Avoiding Common SSL Issues

The following sections provide insight to some common error messages that you may encounter with SSL.

ERROR: No Cipher suites in common.

This is a general purpose error message that may have many reasons. The most common reason is that in order to use certain cipher suites, JSSE needs to use the private key stored in the Keystore. If this key is not accessible, JSSE filters out all cipher suites that need a private key. This effectively prunes out all available cipher suites so that no cipher suites match between the client and the server.

The private key from the keystore may be inaccessible for the following reasons:
  • Missing Keystore file
  • Invalid Keystore password
  • Empty key password or a key password that is different from the keystore password
JSSE does not allow a key password that is null or an empty string even though it is possible to create a keystore with such a key password. Also, JSSE does not provide a system property to specify the key password. Drill provides a way to set the key password, but if you are using only system properties to configure JSSE, Drill will use the *keystore* password.

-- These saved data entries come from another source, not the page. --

## src/rtl/mux_rr_arb_pkg.sv

```systemverilog
// Shared mode encodings and sizing helper for the N-channel arbitrated mux.
// Imported by the arbiter and the top-level output stage.
package mux_pkg;

    localparam logic MODE_RR    = 1'b0;
    localparam logic MODE_FIXED = 1'b1;

    // Ceiling log2, used to size the channel index.
    function automatic int clog2(input int n);
        int r;
        r = 0;
        for (int i = 0; i < 32; i++) begin
            if ((1 << r) < n) begin
                r = r + 1;
            end
        end
        return r;
    endfunction

    function automatic int sel_width(input int n);
        return (clog2(n) < 1) ? 1 : clog2(n);
    endfunction

endpackage

```

## src/rtl/mux_rr_arb_arbiter.sv

```systemverilog
// Combinational round-robin / fixed-priority grant over N_CH requesters; owns the rr pointer.
// Grant is same-cycle; the pointer only moves when the top reports a completed transfer.
module rr_arbiter
    import mux_pkg::*;
#(
    parameter int N_CH = 4,
    localparam int SELW = sel_width(N_CH)
) (
    input  logic            clk,
    input  logic            reset,
    input  logic [N_CH-1:0] req,
    input  logic            mode,
    input  logic            advance,
    output logic [N_CH-1:0] grant,
    output logic [SELW-1:0] idx
);

    logic [SELW-1:0] ptr;

    // Walk the channels starting at ptr (rr) or at 0 (fixed); first requester wins.
    always_comb begin
        logic            found;
        int              cand;
        logic [SELW-1:0] cand_idx;
        grant    = '0;
        idx      = '0;
        found    = 1'b0;
        cand     = 0;
        cand_idx = '0;
        for (int k = 0; k < N_CH; k++) begin
            if (mode == MODE_FIXED) begin
                cand = k;
            end else begin
                cand = (int'(ptr) + k) % N_CH;
            end
            cand_idx = cand[SELW-1:0];
            if (!found && req[cand_idx]) begin
                found           = 1'b1;
                grant[cand_idx] = 1'b1;
                idx             = cand_idx;
            end
        end
    end

    always_ff @(posedge clk or negedge reset) begin
        if (!reset) begin
            ptr <= '0;
        end else if (advance && mode == MODE_RR) begin
            ptr <= (idx == SELW'(N_CH - 1)) ? '0 : idx + SELW'(1);
        end
    end

endmodule

```

## src/rtl/mux_rr_arb.sv

```systemverilog
// N-channel valid/ready mux with rr/fixed arbitration into one registered output word, 1-cycle latency.
// While the output word is stalled (out_valid & ~out_ready) every in_ready is held low.
module mux_rr_arb
    import mux_pkg::*;
#(
    parameter int N_CH  = 4,
    parameter int WIDTH = 8,
    localparam int SELW = sel_width(N_CH)
) (
    input  logic                  clk,
    input  logic                  reset,
    input  logic                  mode,
    input  logic [N_CH-1:0]       in_valid,
    input  logic [N_CH*WIDTH-1:0] in_data,
    output logic [N_CH-1:0]       in_ready,
    output logic                  out_valid,
    output logic [WIDTH-1:0]      out_data,
    output logic [SELW-1:0]       out_sel,
    input  logic                  out_ready
);

    logic             load;
    logic             xfer;
    logic [N_CH-1:0]  grant;
    logic [SELW-1:0]  grant_idx;
    logic [WIDTH-1:0] ch_data [N_CH];

    for (genvar i = 0; i < N_CH; i++) begin : g_unpack
        assign ch_data[i] = in_data[i*WIDTH +: WIDTH];
    end

    // Register can take a new word when empty or when its current word leaves this cycle.
    assign load     = ~out_valid | out_ready;
    assign in_ready = (reset && load) ? grant : '0;
    assign xfer     = |(in_valid & in_ready);

    rr_arbiter #(
        .N_CH (N_CH)
    ) u_arb (
        .clk     (clk),
        .reset   (reset),
        .req     (in_valid),
        .mode    (mode),
        .advance (xfer),
        .grant   (grant),
        .idx     (grant_idx)
    );

    // Idle load clears valid only; data/sel keep the last delivered word.
    always_ff @(posedge clk or negedge reset) begin
        if (!reset) begin
            out_valid <= 1'b0;
            out_data  <= '0;
            out_sel   <= '0;
        end else if (load) begin
            if (xfer) begin
                out_valid <= 1'b1;
                out_data  <= ch_data[grant_idx];
                out_sel   <= grant_idx;
            end else begin
                out_valid <= 1'b0;
            end
        end
    end

endmodule

```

If the keystore password is not the same as the key password, the key will again be inaccessible.
  • Corrupt keystore

You can validate the keystore using keytool.

ERROR: SSL is enabled, but cannot be initialized due to the ‘Cannot recover key’ exception.

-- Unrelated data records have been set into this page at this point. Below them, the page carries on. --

`src/rtl/acia_pkg.sv`:
```
// ============================================================================
// Module   : acia_pkg
// Brief    : Register bit map, control codes and FSM encodings for acia_uart.
// Revision : 1.0 - initial release
// ============================================================================
`default_nettype none

package acia_pkg;

    localparam int c_bit_rdrf = 0;
    localparam int c_bit_tdre = 1;
    localparam int c_bit_fe   = 4;
    localparam int c_bit_ovrn = 5;
    localparam int c_bit_irq  = 7;

    localparam logic [1:0] c_mreset_code = 2'b11;
    localparam logic [1:0] c_tie_code    = 2'b01;

    typedef enum logic [1:0] {
        RX_IDLE  = 2'd0,
        RX_START = 2'd1,
        RX_DATA  = 2'd2,
        RX_STOP  = 2'd3
    } rx_state_t;

    typedef enum logic [1:0] {
        TX_IDLE  = 2'd0,
        TX_START = 2'd1,
        TX_DATA  = 2'd2,
        TX_STOP  = 2'd3
    } tx_state_t;

endpackage

`default_nettype wire

```
`src/rtl/acia_rx.sv`:
```
// ============================================================================
// Module   : acia_rx
// Brief    : 8N1 receiver: rx synchroniser, mid-bit sampling FSM, byte strobe.
// Revision : 1.0 - initial release
// ============================================================================
`default_nettype none

module acia_rx
    import acia_pkg::*;
#(
    parameter int BIT_DIV = 139
) (
    input  logic       clk,
    input  logic       reset,
    input  logic       clear,
    input  logic       rx,
    output logic       byte_valid,
    output logic [7:0] byte_data,
    output logic       frame_err,
    output logic       busy
);

    localparam logic [15:0] c_full = 16'(BIT_DIV - 1);
    localparam logic [15:0] c_half = 16'(BIT_DIV / 2 - 1);

    logic [1:0]  r_sync;
    logic        r_rx_prev;
    rx_state_t   r_state;
    rx_state_t   w_state_n;
    logic [15:0] r_cnt;
    logic [15:0] w_cnt_n;
    logic [2:0]  r_bit;
    logic [2:0]  w_bit_n;
    logic [7:0]  r_shift;
    logic [7:0]  w_shift_n;
    logic        w_rxs;
    logic        w_fall;
    logic        w_expire;

    assign w_rxs    = r_sync[1];
    assign w_fall   = r_rx_prev & ~w_rxs;
    assign w_expire = (r_cnt == 16'd0);

    always_ff @(posedge clk) begin
        if (reset) begin
            r_sync    <= 2'b11;
            r_rx_prev <= 1'b1;
        end else begin
            r_sync    <= {r_sync[0], rx};
            r_rx_prev <= w_rxs;
        end
    end

    always_ff @(posedge clk) begin
        if (reset || clear) begin
            r_state <= RX_IDLE;
            r_cnt   <= 16'd0;
            r_bit   <= 3'd0;
            r_shift <= 8'd0;
        end else begin
            r_state <= w_state_n;
            r_cnt   <= w_cnt_n;
            r_bit   <= w_bit_n;
            r_shift <= w_shift_n;
        end
    end

    // Counter is loaded with (period - 1) so a state lasts exactly one period.
    always_comb begin
        w_state_n  = r_state;
        w_cnt_n    = r_cnt;
        w_bit_n    = r_bit;
        w_shift_n  = r_shift;
        byte_valid = 1'b0;
        case (r_state)
            RX_IDLE: begin
                if (w_fall) begin
                    w_state_n = RX_START;
                    w_cnt_n   = c_half;
                end
            end
            RX_START: begin
                if (!w_expire) begin
                    w_cnt_n = r_cnt - 16'd1;
                end else if (!w_rxs) begin
                    w_state_n = RX_DATA;
                    w_cnt_n   = c_full;
                    w_bit_n   = 3'd0;
                end else begin
                    w_state_n = RX_IDLE;
                end
            end
            RX_DATA: begin
                if (!w_expire) begin
                    w_cnt_n = r_cnt - 16'd1;
                end else begin
                    w_shift_n = {w_rxs, r_shift[7:1]};
                    w_cnt_n   = c_full;
                    if (r_bit == 3'd7) begin
                        w_state_n = RX_STOP;
                    end else begin
                        w_bit_n = r_bit + 3'd1;
                    end
                end
            end
            RX_STOP: begin
                if (!w_expire) begin
                    w_cnt_n = r_cnt - 16'd1;
                end else begin
                    byte_valid = 1'b1;
                    w_state_n  = RX_IDLE;
                end
            end
            default: w_state_n = RX_IDLE;
        endcase
    end

    assign byte_data = r_shift;
    assign frame_err = ~w_rxs;
    assign busy      = (r_state != RX_IDLE);

endmodule

`default_nettype wire

```
`src/rtl/acia_uart.sv`:
```
// ============================================================================
// Module   : acia_uart
// Brief    : 6850-style ACIA: status/control and data registers, 8N1 TX/RX, irq.
// Revision : 1.0 - initial release
// ============================================================================
`default_nettype none

module acia_uart
    import acia_pkg::*;
#(
    parameter int BIT_DIV = 139
) (
    input  logic       clk,
    input  logic       reset,
    input  logic       cs,
    input  logic       we,
    input  logic       rs,
    input  logic [7:0] din,
    output logic [7:0] dout,
    input  logic       rx,
    output logic       tx,
    output logic       irq,
    output logic       acia_diag
);

    localparam logic [15:0] c_full = 16'(BIT_DIV - 1);

    logic        r_cs_prev;
    logic        w_strobe;
    logic        w_ctrl_wr;
    logic        w_mreset;
    logic        w_data_rd;
    logic        w_data_wr;

    logic [7:0]  r_rdr;
    logic [7:0]  r_tdr;
    logic        r_rdrf;
    logic        r_tdre;
    logic        r_fe;
    logic        r_ovrn;
    logic        r_rie;
    logic        r_tie;
    logic        r_irq;
    logic [7:0]  w_status;

    logic        w_rx_valid;
    logic [7:0]  w_rx_byte;
    logic        w_rx_ferr;
    logic        w_rdrf_kept;
    logic        w_fe_kept;
    logic        w_ovrn_kept;

    tx_state_t   r_tx_state;
    tx_state_t   w_tx_state_n;
    logic [15:0] r_tx_cnt;
    logic [15:0] w_tx_cnt_n;
    logic [2:0]  r_tx_bit;
    logic [2:0]  w_tx_bit_n;
    logic [7:0]  r_tx_shift;
    logic [7:0]  w_tx_shift_n;
    logic        r_tx;
    logic        w_tx_n;
    logic        w_tx_load;
    logic        w_tx_expire;

    // Bus side effects fire once per access, on the first cycle of cs.
    always_ff @(posedge clk) begin
        if (reset) begin
            r_cs_prev <= 1'b0;
        end else begin
            r_cs_prev <= cs;
        end
    end

    assign w_strobe  = cs & ~r_cs_prev;
    assign w_ctrl_wr = w_strobe & we & ~rs;
    assign w_mreset  = w_ctrl_wr & (din[1:0] == c_mreset_code);
    assign w_data_rd = w_strobe & ~we & rs;
    assign w_data_wr = w_strobe & we & rs;

    acia_rx #(
        .BIT_DIV (BIT_DIV)
    ) u_rx (
        .clk        (clk),
        .reset      (reset),
        .clear      (w_mreset),
        .rx         (rx),
        .byte_valid (w_rx_valid),
        .byte_data  (w_rx_byte),
        .frame_err  (w_rx_ferr),
        .busy       (acia_diag)
    );

    // A data read in the same cycle as delivery clears first, then the byte loads.
    assign w_rdrf_kept = r_rdrf & ~w_data_rd;
    assign w_fe_kept   = r_fe   & ~w_data_rd;
    assign w_ovrn_kept = r_ovrn & ~w_data_rd;

    always_ff @(posedge clk) begin
        if (reset || w_mreset) begin
            r_rdr  <= 8'd0;
            r_tdr  <= 8'd0;
            r_rdrf <= 1'b0;
            r_tdre <= 1'b1;
            r_fe   <= 1'b0;
            r_ovrn <= 1'b0;
            r_rie  <= 1'b0;
            r_tie  <= 1'b0;
            r_irq  <= 1'b0;
        end else begin
            if (w_ctrl_wr) begin
                r_rie <= din[7];
                r_tie <= (din[6:5] == c_tie_code);
            end
            if (w_data_wr) begin
                r_tdr  <= din;
                r_tdre <= 1'b0;
            end else if (w_tx_load) begin
                r_tdre <= 1'b1;
            end
            if (w_rx_valid && !w_rdrf_kept) begin
                r_rdr  <= w_rx_byte;
                r_rdrf <= 1'b1;
                r_fe   <= w_rx_ferr;
                r_ovrn <= w_ovrn_kept;
            end else if (w_rx_valid) begin
                r_fe   <= w_fe_kept | w_rx_ferr;
                r_ovrn <= 1'b1;
            end else begin
                r_rdrf <= w_rdrf_kept;
                r_fe   <= w_fe_kept;
                r_ovrn <= w_ovrn_kept;
            end
            r_irq <= (r_rie & (r_rdrf | r_ovrn)) | (r_tie & r_tdre);
        end
    end

    always_comb begin
        w_status             = 8'd0;
        w_status[c_bit_rdrf] = r_rdrf;
        w_status[c_bit_tdre] = r_tdre;
        w_status[c_bit_fe]   = r_fe;
        w_status[c_bit_ovrn] = r_ovrn;
        w_status[c_bit_irq]  = r_irq;
    end

    assign dout = rs ? r_rdr : w_status;
    assign irq  = r_irq;
    assign tx   = r_tx;

    always_ff @(posedge clk) begin
        if (reset || w_mreset) begin
            r_tx_state <= TX_IDLE;
            r_tx_cnt   <= 16'd0;
            r_tx_bit   <= 3'd0;
            r_tx_shift <= 8'd0;
            r_tx       <= 1'b1;
        end else begin
            r_tx_state <= w_tx_state_n;
            r_tx_cnt   <= w_tx_cnt_n;
            r_tx_bit   <= w_tx_bit_n;
            r_tx_shift <= w_tx_shift_n;
            r_tx       <= w_tx_n;
        end
    end

    assign w_tx_expire = (r_tx_cnt == 16'd0);

    // The line level is registered from the next state, so each state spans BIT_DIV clks.
    always_comb begin
        w_tx_state_n = r_tx_state;
        w_tx_cnt_n   = r_tx_cnt;
        w_tx_bit_n   = r_tx_bit;
        w_tx_shift_n = r_tx_shift;
        w_tx_n       = r_tx;
        w_tx_load    = 1'b0;
        case (r_tx_state)
            TX_IDLE: begin
                w_tx_n = 1'b1;
                if (!r_tdre) begin
                    w_tx_load    = 1'b1;
                    w_tx_shift_n = r_tdr;
                    w_tx_state_n = TX_START;
                    w_tx_cnt_n   = c_full;
                    w_tx_n       = 1'b0;
                end
            end
            TX_START: begin
                if (!w_tx_expire) begin
                    w_tx_cnt_n = r_tx_cnt - 16'd1;
                end else begin
                    w_tx_state_n = TX_DATA;
                    w_tx_cnt_n   = c_full;
                    w_tx_bit_n   = 3'd0;
                    w_tx_n       = r_tx_shift[0];
                end
            end
            TX_DATA: begin
                if (!w_tx_expire) begin
                    w_tx_cnt_n = r_tx_cnt - 16'd1;
                end else begin
                    w_tx_cnt_n = c_full;
                    if (r_tx_bit == 3'd7) begin
                        w_tx_state_n = TX_STOP;
                        w_tx_n       = 1'b1;
                    end else begin
                        w_tx_shift_n = {1'b1, r_tx_shift[7:1]};
                        w_tx_bit_n   = r_tx_bit + 3'd1;
                        w_tx_n       = r_tx_shift[1];
                    end
                end
            end
            TX_STOP: begin
                if (!w_tx_expire) begin
                    w_tx_cnt_n = r_tx_cnt - 16'd1;
                end else if (!r_tdre) begin
                    w_tx_load    = 1'b1;
                    w_tx_shift_n = r_tdr;
                    w_tx_state_n = TX_START;
                    w_tx_cnt_n   = c_full;
                    w_tx_n       = 1'b0;
                end else begin
                    w_tx_state_n = TX_IDLE;
                    w_tx_n       = 1'b1;
                end
            end
            default: begin
                w_tx_state_n = TX_IDLE;
                w_tx_n       = 1'b1;
            end
        endcase
    end

endmodule

`default_nettype wire
```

The key is protected with a password and the provided password is not correct.

ERROR: Client connection timeout.

A client connection can timeout because of networking issues or if there is a mismatch between the TLS/SSL configuration on the client and server.

Before trying to debug the TLS/SSL configuration, check if the server is reachable from the client.

If there is a mismatch between the TLS/SSL configuration, the TLS/SSL handshake between the client and server will fail. The server will silently drop the connection and the client will eventually time out. The handshake may fail due to many reasons, including:
  1. The server is configured to enableTLS and the client is not (and vice versa).
    1. If the client is not configured to use TLS and the server is, the error message will be similar to the following:
      Error: Failure in connecting to Drill: org.apache.drill.exec.rpc.RpcException: HANDSHAKE_COMMUNICATION : Channel closed /10.10.10.11:49907 <--> hostname/10.10.10.11:31010. (state=,code=0)
      java.sql.SQLNonTransientConnectionException: Failure in connecting to Drill: org.apache.drill.exec.rpc.RpcException: HANDSHAKE_COMMUNICATION : Channel closed /10.10.10.11:49907 <-->hostname/10.10.10.11:31010.
      
    2. If the server is not configured to use TLS and the client tries to connect using TLS, the error message will be similar to the following:
      Error: Failure in connecting to Drill: org.apache.drill.exec.rpc.NonTransientRpcException: Connecting to the server timed out. This is sometimes due to a mismatch in the SSL configuration between client and server. [ Exception: Timeout waiting for task.] (state=,code=0)
      
  2. The server presents a certificate to the client containing a hostname that is not valid. When the client connects to a server, the hostname the client used to connect to the server must match the name of the host the certificate was assigned to. Certificates can contain wildcards for the hostname, so if you’re connecting to a Drill cluster via ZooKeeper, it would be best to have a certificate that contains wildcards that cover all the hosts on which Drill might be running. It is also important to ensure that the DNS and the hostnames of the machines in the cluster are set up consistently so that the Drillbits are registered with ZooKeeper using the same name as the name assigned in the certificate. The error message in this case is the same as the previous case:
    Error: Failure in connecting to Drill: org.apache.drill.exec.rpc.NonTransientRpcException: Connecting to the server timed out. This is sometimes due to a mismatch in the SSL configuration between client and server. [ Exception: Timeout waiting for task.] (state=,code=0)
    
    Hostname verification can be turned off if there is no way to change the host configuration or the certificate. This is generally not recommended.